* _YOUR INSTRUCTIONS_
Only the number is wanted: how many lines below include "while"?

* _INFORMATION_
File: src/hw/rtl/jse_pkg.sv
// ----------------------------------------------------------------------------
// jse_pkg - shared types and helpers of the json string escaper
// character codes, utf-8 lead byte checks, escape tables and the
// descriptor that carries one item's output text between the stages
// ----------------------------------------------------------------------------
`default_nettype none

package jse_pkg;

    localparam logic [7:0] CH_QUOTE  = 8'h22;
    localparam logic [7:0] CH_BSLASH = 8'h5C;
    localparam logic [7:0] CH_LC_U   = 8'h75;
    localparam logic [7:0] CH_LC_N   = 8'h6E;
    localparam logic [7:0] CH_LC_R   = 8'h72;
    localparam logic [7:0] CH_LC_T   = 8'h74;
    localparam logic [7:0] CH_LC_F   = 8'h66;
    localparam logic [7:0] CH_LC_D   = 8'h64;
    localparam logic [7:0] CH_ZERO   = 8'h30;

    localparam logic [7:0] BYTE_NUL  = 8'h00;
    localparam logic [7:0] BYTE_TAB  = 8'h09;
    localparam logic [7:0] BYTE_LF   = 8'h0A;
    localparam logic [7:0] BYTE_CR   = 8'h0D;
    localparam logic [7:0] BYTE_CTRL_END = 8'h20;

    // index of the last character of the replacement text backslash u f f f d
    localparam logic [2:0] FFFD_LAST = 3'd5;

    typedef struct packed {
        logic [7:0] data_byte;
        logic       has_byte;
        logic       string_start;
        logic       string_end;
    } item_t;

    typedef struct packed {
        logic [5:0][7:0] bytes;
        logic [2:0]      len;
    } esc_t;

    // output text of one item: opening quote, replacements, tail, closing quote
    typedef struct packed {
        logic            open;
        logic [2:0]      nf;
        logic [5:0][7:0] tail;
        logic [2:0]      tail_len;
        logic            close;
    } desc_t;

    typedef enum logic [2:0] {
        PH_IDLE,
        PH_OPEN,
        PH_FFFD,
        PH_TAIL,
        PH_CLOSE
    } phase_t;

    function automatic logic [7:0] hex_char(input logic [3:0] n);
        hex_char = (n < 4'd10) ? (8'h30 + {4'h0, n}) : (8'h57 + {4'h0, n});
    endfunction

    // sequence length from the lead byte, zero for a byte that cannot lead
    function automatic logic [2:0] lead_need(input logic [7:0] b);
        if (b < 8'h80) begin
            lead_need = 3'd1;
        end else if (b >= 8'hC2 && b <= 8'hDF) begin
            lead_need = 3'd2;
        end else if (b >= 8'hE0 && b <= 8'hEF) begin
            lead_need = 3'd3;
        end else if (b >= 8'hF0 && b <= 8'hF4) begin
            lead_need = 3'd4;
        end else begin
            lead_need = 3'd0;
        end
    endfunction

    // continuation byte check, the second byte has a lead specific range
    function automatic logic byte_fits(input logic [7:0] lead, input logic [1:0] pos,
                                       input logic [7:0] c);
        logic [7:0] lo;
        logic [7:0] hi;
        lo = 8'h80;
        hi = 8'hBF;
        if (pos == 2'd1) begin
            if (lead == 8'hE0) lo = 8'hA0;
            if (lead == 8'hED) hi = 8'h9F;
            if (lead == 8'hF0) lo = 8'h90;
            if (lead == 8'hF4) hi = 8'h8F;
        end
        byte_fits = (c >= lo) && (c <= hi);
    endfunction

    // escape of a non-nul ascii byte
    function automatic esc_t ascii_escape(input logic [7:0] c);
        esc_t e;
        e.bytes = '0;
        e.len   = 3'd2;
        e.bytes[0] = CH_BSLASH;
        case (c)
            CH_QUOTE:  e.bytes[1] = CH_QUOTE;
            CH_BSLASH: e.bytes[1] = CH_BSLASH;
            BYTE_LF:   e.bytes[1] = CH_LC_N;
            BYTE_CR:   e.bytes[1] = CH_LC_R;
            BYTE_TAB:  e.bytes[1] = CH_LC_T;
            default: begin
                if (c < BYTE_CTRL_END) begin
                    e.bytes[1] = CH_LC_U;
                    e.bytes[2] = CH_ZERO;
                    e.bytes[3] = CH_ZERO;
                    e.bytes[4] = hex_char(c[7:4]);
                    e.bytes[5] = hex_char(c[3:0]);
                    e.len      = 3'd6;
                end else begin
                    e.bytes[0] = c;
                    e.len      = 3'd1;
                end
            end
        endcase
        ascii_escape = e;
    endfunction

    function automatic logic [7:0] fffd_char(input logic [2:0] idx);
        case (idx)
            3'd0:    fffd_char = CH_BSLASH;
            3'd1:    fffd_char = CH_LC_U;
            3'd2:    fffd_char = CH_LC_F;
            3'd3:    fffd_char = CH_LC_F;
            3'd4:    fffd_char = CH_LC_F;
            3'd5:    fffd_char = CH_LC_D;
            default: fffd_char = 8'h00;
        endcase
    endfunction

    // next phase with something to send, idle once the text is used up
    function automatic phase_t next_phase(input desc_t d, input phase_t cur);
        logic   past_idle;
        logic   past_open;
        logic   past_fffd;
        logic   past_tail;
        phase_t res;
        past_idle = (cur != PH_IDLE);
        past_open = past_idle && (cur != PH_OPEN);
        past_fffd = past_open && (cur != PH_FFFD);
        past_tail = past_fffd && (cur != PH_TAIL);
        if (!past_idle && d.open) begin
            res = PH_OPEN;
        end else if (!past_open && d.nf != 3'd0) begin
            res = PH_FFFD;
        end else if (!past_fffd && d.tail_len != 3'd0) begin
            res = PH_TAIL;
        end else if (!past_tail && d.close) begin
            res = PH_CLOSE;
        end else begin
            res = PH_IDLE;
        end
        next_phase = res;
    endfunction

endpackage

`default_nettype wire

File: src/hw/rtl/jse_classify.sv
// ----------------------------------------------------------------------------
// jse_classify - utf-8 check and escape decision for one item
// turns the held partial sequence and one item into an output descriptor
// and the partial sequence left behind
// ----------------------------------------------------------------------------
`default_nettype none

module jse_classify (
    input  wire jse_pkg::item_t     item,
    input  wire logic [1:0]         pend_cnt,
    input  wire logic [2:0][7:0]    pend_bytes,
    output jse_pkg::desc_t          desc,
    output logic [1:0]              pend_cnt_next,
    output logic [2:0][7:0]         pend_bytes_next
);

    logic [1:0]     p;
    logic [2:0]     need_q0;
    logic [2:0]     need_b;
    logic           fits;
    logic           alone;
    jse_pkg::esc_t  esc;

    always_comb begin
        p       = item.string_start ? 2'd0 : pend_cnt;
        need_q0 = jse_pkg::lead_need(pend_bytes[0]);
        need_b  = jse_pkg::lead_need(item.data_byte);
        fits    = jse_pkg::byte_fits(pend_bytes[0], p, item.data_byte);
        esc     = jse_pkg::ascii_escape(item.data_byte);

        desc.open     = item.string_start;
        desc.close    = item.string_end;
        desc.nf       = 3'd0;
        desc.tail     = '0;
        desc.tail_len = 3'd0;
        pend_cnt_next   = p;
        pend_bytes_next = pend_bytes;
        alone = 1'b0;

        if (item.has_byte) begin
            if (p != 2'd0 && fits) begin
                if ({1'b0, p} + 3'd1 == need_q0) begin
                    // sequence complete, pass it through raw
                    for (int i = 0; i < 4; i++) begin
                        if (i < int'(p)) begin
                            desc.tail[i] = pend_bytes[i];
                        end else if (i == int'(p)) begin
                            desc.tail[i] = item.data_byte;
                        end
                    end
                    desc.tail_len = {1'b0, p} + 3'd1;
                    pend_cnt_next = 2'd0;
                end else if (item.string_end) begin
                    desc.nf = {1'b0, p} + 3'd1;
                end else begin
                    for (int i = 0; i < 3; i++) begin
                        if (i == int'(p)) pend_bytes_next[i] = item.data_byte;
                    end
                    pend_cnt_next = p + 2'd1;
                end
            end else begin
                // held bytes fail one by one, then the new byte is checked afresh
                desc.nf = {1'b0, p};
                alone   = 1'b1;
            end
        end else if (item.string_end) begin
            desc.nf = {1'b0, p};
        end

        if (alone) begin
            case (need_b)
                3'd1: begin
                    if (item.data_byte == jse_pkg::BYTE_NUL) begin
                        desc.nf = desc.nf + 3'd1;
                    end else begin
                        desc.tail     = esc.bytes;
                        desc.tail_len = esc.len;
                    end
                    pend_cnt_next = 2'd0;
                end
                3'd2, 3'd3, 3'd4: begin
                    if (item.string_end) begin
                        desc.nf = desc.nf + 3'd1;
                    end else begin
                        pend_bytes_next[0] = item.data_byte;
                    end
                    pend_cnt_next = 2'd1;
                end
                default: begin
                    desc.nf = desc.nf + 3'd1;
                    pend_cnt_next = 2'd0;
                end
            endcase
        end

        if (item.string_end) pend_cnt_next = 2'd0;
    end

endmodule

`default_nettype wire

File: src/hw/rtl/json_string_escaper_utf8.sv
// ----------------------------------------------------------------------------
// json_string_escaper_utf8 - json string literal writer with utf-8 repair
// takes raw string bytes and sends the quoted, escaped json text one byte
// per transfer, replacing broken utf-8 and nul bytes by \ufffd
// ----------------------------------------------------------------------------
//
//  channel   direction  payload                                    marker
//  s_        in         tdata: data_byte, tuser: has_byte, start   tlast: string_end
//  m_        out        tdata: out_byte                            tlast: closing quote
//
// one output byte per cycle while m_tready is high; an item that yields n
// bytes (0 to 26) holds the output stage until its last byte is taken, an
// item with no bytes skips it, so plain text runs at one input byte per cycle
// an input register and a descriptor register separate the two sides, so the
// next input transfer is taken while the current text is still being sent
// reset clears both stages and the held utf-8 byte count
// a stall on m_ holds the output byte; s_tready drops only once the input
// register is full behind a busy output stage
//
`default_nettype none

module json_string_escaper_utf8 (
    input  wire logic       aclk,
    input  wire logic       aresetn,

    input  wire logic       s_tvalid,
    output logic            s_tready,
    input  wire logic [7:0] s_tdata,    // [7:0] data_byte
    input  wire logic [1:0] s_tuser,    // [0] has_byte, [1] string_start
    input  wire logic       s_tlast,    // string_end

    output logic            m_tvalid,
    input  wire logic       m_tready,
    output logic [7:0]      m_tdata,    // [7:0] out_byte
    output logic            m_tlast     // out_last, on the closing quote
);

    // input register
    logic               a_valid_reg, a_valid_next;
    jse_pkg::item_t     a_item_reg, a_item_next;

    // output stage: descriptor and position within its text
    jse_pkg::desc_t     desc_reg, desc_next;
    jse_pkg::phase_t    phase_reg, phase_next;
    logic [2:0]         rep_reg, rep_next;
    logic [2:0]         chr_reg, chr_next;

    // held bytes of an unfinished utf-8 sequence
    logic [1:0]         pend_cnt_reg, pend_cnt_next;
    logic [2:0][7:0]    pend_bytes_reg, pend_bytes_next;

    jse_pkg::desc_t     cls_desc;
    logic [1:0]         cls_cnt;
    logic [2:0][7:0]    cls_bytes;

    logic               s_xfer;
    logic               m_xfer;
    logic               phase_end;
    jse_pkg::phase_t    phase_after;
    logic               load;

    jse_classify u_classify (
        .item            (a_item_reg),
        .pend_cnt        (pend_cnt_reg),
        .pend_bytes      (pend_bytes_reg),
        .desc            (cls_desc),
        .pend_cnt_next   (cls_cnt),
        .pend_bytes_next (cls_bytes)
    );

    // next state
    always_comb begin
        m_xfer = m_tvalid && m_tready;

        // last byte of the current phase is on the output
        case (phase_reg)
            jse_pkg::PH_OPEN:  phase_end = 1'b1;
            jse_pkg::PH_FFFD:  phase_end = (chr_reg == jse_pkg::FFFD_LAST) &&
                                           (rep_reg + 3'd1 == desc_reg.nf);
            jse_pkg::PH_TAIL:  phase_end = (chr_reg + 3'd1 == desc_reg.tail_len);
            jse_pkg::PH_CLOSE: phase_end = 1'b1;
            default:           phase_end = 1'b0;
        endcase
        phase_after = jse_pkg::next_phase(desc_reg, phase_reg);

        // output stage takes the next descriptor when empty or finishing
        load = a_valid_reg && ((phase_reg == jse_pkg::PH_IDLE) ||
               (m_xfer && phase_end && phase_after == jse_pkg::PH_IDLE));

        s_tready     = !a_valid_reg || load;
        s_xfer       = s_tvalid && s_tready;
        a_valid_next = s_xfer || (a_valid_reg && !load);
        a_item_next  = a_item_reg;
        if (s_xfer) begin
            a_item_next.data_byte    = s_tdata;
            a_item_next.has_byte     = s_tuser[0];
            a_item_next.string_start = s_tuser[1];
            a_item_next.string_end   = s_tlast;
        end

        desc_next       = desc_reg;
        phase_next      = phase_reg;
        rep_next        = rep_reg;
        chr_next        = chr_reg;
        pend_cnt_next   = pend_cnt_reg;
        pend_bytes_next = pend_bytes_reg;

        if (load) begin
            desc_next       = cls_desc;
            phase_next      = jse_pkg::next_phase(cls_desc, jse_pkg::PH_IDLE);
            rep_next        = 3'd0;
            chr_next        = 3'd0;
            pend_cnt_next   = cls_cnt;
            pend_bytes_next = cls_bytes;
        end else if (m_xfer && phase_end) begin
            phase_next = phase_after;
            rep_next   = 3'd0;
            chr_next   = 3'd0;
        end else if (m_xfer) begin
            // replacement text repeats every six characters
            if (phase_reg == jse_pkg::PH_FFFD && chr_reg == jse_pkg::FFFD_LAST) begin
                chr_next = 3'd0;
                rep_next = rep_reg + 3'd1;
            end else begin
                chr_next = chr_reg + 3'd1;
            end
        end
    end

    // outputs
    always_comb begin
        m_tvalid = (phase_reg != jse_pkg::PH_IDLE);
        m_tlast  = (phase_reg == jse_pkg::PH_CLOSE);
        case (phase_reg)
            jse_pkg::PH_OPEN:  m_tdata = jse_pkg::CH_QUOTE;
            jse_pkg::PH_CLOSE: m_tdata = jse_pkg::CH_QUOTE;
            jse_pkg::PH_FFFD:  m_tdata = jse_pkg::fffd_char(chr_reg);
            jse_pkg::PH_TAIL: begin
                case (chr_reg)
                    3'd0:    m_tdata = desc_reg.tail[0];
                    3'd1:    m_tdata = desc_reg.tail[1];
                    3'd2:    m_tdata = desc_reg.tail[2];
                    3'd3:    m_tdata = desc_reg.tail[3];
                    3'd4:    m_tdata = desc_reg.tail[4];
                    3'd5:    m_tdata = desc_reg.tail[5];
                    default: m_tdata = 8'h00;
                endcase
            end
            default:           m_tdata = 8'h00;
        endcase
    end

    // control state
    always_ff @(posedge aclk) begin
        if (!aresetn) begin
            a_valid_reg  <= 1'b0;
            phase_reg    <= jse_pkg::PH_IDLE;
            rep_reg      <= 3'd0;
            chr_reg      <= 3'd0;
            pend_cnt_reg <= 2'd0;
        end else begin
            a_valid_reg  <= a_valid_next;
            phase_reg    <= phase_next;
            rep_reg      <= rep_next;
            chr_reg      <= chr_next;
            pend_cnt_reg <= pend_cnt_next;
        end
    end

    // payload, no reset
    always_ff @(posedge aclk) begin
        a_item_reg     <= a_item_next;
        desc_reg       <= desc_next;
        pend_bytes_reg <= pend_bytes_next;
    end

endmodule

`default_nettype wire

* _REPLY TO THE TASK_
2